Search the listing below for the line containing "setup | 0 | 25 |". From there through the line containing "nor2_8 0.14, nand3_4", transcribe every line exactly, both ends included.

***

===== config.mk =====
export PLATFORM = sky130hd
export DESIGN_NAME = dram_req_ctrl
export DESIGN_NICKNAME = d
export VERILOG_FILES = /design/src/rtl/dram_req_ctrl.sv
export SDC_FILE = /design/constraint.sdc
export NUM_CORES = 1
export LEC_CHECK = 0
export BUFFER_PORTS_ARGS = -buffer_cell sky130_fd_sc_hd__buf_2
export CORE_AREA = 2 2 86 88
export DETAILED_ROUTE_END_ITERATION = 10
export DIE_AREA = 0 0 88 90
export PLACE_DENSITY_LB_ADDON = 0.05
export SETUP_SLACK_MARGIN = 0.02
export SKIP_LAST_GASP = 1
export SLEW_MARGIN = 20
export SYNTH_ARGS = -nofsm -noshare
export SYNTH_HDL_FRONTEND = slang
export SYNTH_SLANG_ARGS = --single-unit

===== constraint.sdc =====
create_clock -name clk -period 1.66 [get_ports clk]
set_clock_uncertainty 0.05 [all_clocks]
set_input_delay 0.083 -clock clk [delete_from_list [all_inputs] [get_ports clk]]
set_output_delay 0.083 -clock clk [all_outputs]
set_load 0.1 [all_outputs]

***

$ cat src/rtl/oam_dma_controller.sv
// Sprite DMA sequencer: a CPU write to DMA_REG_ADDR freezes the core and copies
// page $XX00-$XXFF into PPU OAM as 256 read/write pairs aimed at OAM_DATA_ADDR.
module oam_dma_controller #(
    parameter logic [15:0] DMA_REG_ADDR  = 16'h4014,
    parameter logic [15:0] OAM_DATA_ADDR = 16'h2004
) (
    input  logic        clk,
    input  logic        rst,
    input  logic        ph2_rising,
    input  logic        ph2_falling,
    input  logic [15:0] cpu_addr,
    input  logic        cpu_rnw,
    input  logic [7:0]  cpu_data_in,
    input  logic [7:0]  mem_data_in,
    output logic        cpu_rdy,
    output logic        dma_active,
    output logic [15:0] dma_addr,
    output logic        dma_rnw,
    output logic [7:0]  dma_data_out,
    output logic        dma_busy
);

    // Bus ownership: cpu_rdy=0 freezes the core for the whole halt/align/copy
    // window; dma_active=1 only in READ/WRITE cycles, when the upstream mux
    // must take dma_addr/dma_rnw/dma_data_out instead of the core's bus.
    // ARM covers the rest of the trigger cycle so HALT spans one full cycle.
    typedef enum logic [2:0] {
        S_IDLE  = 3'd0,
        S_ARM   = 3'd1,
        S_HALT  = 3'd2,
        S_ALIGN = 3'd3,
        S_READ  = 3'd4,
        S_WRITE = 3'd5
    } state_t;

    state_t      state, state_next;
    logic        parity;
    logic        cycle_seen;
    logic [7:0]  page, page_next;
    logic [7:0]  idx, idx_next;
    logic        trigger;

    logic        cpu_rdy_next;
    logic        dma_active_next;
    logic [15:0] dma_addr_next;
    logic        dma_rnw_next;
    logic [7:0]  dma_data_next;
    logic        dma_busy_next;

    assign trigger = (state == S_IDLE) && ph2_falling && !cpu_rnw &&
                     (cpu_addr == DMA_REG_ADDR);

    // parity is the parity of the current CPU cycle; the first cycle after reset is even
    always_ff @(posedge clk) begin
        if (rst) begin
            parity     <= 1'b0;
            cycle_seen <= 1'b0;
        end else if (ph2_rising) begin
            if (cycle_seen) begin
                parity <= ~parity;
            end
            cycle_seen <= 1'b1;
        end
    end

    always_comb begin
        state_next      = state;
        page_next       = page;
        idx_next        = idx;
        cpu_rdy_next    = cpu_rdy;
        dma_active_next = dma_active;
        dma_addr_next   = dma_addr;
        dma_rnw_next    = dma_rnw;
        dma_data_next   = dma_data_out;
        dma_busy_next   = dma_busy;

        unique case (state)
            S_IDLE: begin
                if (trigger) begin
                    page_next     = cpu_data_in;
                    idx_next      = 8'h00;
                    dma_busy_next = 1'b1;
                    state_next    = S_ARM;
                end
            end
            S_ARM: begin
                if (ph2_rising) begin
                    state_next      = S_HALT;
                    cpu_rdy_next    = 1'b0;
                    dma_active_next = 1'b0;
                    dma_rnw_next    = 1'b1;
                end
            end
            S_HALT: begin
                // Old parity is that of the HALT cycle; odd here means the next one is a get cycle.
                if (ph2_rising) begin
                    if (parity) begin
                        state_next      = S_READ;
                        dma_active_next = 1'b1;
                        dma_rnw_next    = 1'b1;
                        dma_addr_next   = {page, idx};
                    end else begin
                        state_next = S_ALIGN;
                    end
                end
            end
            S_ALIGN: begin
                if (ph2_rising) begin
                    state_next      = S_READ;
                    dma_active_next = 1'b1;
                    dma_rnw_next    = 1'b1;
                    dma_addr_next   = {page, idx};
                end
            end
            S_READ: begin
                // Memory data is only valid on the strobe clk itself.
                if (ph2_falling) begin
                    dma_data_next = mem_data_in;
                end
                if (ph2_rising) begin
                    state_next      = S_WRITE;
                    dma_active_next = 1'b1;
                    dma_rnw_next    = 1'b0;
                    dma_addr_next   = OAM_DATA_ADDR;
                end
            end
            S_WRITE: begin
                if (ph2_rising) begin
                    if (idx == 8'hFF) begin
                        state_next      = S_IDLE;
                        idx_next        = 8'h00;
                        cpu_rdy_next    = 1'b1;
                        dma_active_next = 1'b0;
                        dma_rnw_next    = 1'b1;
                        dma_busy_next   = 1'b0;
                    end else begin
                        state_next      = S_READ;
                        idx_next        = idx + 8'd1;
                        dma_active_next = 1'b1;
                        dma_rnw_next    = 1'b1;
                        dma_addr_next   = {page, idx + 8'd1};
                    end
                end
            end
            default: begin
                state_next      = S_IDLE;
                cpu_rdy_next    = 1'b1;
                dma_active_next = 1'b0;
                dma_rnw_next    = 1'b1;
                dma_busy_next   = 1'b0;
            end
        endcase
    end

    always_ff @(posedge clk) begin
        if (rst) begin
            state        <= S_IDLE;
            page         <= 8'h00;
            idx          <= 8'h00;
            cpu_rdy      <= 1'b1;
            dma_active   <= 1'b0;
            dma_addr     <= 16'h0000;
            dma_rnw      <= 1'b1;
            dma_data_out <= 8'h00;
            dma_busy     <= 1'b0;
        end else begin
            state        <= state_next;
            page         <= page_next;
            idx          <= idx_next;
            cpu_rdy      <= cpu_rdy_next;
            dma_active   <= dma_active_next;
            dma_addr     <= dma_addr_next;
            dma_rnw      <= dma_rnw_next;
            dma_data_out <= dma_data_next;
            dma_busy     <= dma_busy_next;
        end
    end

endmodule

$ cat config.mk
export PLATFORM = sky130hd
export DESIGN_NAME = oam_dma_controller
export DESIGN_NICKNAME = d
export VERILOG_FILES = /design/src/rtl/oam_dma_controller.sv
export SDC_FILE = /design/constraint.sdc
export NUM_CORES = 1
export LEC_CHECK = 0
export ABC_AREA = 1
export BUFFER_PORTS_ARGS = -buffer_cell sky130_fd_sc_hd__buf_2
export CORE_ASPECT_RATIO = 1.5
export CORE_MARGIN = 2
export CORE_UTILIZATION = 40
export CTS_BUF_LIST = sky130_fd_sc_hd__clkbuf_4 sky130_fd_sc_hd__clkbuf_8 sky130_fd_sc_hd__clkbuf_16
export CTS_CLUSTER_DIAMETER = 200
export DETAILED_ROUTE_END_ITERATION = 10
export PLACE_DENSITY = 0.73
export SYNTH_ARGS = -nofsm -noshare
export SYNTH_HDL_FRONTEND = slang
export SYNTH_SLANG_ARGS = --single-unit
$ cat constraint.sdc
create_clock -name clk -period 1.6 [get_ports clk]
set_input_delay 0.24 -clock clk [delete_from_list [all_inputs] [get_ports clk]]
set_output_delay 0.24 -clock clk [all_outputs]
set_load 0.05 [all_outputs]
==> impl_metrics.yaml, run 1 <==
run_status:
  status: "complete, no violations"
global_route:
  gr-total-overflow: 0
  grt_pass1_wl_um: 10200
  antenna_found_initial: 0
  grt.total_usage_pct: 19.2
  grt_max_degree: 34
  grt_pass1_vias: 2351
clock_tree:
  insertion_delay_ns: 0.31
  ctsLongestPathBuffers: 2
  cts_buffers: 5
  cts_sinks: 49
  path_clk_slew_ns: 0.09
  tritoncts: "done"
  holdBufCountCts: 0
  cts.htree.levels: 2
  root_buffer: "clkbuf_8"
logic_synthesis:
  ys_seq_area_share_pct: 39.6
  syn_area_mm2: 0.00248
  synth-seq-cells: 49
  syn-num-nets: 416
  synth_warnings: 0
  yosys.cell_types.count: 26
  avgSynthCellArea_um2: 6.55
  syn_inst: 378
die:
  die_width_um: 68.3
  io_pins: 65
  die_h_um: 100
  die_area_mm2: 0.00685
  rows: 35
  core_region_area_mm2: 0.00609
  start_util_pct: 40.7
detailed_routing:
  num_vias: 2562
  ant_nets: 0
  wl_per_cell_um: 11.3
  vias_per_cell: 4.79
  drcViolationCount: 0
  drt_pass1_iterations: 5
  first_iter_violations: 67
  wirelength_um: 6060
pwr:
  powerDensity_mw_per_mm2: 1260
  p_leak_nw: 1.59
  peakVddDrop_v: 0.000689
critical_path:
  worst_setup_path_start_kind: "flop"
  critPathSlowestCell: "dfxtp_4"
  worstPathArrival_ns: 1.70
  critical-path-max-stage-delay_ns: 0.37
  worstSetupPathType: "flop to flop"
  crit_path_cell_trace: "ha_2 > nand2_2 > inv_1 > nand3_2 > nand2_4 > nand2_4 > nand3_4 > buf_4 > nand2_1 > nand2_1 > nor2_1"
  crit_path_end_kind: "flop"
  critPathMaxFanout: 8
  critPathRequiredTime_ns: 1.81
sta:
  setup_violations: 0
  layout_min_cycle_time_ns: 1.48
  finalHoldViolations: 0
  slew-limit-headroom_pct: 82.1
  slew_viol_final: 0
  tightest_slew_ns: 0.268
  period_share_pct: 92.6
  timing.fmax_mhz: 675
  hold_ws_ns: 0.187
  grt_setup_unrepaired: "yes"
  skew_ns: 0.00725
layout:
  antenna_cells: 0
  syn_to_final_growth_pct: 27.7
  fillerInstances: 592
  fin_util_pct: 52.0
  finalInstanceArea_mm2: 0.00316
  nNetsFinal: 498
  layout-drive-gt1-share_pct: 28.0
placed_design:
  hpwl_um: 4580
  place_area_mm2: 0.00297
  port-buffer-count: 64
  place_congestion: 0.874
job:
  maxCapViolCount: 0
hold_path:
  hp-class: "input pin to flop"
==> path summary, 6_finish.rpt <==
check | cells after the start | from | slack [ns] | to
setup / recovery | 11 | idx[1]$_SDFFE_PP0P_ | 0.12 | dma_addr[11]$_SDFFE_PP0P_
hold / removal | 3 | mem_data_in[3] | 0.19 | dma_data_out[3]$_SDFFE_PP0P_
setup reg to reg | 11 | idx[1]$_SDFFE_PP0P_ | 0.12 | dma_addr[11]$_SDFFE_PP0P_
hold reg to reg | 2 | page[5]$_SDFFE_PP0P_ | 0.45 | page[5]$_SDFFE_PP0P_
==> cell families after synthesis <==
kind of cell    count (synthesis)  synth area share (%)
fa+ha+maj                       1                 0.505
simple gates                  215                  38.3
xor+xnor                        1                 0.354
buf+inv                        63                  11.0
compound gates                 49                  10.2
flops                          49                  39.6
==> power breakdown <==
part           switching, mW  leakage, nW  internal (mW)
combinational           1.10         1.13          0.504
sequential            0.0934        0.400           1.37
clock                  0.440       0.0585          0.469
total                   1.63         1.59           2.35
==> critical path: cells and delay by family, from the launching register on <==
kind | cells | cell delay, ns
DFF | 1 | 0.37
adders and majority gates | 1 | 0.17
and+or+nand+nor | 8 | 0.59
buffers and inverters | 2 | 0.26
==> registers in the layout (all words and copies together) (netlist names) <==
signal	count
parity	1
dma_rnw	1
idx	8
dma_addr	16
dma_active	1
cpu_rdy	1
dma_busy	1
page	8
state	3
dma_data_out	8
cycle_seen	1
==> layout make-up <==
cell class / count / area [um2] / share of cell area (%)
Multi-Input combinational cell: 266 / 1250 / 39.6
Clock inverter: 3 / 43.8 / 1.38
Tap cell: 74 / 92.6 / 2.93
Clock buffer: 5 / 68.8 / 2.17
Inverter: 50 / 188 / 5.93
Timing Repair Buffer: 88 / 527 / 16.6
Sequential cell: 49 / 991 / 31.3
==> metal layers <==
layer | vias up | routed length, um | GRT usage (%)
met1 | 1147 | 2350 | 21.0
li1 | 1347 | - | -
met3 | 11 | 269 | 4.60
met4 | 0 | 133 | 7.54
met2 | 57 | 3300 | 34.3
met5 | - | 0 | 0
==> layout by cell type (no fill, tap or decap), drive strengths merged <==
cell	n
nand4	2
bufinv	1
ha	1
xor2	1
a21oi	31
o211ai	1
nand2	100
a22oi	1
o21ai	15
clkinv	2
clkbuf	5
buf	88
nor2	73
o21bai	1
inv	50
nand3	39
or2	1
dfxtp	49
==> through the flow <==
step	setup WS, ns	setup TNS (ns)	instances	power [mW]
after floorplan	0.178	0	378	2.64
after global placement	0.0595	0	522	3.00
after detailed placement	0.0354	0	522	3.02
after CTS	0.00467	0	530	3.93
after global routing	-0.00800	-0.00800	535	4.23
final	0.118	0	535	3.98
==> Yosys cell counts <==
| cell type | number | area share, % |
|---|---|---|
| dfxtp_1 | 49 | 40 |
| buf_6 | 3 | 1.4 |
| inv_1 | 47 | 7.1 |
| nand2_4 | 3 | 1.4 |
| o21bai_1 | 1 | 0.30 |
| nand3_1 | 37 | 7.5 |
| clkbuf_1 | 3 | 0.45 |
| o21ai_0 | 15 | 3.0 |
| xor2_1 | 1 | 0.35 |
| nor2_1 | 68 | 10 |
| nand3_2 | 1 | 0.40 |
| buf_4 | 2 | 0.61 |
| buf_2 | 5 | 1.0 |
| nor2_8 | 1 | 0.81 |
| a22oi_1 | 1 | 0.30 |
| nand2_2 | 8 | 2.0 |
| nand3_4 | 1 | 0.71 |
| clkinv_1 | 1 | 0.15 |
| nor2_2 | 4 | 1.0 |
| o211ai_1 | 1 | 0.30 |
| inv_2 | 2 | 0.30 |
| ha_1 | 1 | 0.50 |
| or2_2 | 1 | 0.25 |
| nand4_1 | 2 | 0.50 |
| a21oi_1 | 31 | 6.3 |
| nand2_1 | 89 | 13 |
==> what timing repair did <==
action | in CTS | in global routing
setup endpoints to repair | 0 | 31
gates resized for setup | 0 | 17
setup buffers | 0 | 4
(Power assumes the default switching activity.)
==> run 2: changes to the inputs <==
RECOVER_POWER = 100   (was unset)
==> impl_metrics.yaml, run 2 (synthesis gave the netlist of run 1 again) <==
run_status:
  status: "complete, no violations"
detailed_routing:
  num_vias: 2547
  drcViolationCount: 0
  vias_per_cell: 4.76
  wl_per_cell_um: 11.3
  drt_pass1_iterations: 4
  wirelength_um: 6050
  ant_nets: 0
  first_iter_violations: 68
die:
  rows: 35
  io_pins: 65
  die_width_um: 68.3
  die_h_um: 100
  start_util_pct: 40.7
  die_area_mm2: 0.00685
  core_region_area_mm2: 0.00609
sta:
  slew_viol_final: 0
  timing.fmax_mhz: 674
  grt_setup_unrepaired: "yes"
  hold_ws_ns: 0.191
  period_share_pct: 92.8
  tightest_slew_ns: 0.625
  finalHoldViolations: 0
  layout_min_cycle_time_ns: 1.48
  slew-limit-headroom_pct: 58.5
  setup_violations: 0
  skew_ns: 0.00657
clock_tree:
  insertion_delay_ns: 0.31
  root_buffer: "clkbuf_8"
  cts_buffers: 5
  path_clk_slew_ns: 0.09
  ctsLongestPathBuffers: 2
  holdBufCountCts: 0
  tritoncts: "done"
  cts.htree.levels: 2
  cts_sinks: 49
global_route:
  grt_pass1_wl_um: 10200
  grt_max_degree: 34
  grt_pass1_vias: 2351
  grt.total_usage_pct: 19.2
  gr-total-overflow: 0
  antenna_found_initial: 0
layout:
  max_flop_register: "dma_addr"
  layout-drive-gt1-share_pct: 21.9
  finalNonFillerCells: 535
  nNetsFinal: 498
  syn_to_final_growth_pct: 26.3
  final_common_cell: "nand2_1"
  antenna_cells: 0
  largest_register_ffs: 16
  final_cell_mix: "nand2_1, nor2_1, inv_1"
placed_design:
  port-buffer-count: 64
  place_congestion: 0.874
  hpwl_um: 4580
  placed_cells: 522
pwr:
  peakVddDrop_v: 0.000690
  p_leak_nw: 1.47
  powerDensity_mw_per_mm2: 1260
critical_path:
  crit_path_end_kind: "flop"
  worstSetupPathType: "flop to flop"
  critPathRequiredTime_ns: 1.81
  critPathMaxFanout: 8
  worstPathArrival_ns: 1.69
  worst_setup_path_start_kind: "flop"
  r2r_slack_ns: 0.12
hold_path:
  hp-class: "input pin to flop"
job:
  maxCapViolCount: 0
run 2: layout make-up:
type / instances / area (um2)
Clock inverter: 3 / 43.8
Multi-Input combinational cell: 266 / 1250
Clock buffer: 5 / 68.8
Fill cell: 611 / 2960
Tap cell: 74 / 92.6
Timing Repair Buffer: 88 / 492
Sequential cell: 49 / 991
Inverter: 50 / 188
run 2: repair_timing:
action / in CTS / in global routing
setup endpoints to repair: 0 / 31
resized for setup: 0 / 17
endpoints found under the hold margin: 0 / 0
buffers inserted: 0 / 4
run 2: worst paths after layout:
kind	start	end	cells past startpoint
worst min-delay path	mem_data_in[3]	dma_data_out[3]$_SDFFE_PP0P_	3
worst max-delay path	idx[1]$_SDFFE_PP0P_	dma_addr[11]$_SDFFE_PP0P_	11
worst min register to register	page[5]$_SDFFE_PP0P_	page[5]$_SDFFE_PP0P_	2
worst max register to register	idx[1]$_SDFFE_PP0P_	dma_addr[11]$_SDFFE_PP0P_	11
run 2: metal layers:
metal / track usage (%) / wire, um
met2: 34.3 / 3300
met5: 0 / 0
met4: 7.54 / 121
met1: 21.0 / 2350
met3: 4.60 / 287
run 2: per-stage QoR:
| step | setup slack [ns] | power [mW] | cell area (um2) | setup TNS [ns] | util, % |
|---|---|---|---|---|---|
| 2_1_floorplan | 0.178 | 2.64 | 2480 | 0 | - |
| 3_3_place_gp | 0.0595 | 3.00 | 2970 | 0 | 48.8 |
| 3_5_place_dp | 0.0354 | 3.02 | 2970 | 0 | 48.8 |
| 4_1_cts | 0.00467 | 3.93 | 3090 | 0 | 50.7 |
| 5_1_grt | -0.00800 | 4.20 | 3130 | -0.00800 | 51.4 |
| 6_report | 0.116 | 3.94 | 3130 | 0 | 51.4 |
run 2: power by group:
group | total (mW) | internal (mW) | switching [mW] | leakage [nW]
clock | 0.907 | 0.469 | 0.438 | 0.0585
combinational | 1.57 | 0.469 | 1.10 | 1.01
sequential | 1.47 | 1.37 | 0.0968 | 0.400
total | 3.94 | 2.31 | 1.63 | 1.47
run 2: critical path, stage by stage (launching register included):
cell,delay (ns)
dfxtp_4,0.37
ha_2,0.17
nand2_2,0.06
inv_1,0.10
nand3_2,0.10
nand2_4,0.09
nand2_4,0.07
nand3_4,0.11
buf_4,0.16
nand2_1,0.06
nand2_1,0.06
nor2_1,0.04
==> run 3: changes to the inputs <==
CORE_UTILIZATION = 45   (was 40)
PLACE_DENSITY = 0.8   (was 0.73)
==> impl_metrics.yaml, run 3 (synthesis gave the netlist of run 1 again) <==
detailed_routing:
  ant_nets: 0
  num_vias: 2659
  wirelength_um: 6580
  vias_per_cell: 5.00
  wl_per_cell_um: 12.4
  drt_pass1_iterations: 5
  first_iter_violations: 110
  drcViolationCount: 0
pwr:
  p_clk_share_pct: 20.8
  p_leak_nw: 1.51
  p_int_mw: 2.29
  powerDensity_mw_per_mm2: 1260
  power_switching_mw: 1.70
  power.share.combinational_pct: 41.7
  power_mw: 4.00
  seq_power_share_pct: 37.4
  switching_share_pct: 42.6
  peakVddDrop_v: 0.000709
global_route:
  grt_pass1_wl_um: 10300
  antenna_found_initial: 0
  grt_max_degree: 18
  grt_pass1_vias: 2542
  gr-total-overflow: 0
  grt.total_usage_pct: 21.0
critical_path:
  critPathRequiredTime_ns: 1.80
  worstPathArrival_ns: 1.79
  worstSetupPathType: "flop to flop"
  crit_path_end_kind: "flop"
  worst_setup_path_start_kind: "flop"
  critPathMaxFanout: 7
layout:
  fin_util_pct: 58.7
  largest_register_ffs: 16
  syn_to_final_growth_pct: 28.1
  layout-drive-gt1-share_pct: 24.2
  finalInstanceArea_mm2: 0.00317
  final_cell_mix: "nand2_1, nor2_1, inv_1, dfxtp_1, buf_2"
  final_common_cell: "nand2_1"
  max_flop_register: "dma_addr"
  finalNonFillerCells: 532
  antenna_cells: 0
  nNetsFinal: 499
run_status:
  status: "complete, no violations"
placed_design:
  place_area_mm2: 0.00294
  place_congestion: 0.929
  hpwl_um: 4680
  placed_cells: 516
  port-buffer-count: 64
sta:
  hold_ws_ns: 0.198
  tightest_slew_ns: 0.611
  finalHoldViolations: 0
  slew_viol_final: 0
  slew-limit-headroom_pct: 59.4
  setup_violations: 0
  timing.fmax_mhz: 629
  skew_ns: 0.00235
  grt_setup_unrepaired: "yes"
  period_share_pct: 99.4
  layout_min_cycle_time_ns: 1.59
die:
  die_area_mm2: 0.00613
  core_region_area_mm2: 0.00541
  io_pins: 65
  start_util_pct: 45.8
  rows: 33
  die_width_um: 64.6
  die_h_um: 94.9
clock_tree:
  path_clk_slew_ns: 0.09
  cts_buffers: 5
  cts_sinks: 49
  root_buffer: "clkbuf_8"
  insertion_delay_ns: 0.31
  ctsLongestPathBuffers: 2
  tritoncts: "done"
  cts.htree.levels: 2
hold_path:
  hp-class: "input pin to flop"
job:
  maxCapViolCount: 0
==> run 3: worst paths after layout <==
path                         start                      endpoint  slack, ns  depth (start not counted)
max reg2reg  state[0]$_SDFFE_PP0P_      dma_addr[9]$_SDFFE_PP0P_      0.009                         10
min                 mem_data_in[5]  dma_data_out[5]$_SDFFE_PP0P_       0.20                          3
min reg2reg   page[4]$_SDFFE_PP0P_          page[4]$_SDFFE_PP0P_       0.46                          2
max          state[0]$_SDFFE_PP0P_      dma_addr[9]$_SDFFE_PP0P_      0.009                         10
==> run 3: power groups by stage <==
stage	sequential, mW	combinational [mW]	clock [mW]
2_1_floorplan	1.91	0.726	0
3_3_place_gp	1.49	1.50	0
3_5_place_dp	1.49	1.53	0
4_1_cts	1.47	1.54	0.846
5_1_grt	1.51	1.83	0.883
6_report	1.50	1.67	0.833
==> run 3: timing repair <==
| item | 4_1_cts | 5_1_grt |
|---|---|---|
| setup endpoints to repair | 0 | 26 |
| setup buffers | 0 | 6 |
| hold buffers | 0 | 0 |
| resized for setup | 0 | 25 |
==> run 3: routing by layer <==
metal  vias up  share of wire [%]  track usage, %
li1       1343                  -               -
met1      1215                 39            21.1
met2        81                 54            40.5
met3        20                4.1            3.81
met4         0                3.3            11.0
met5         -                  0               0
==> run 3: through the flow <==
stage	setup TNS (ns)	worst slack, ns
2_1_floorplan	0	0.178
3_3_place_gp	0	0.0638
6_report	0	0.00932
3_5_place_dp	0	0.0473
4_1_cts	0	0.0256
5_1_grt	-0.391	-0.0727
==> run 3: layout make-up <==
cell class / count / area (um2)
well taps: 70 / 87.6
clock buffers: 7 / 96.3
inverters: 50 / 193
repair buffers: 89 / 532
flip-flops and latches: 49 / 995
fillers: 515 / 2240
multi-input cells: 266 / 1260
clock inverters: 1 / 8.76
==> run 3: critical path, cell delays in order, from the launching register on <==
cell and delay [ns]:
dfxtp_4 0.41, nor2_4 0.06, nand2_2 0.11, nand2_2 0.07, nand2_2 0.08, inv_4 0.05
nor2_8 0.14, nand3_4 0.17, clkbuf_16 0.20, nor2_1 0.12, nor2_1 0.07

***

**Result below**
| resized for setup | 0 | 25 |
==> run 3: routing by layer <==
metal  vias up  share of wire [%]  track usage, %
li1       1343                  -               -
met1      1215                 39            21.1
met2        81                 54            40.5
met3        20                4.1            3.81
met4         0                3.3            11.0
met5         -                  0               0
==> run 3: through the flow <==
stage	setup TNS (ns)	worst slack, ns
2_1_floorplan	0	0.178
3_3_place_gp	0	0.0638
6_report	0	0.00932
3_5_place_dp	0	0.0473
4_1_cts	0	0.0256
5_1_grt	-0.391	-0.0727
==> run 3: layout make-up <==
cell class / count / area (um2)
well taps: 70 / 87.6
clock buffers: 7 / 96.3
inverters: 50 / 193
repair buffers: 89 / 532
flip-flops and latches: 49 / 995
fillers: 515 / 2240
multi-input cells: 266 / 1260
clock inverters: 1 / 8.76
==> run 3: critical path, cell delays in order, from the launching register on <==
cell and delay [ns]:
dfxtp_4 0.41, nor2_4 0.06, nand2_2 0.11, nand2_2 0.07, nand2_2 0.08, inv_4 0.05
nor2_8 0.14, nand3_4 0.17, clkbuf_16 0.20, nor2_1 0.12, nor2_1 0.07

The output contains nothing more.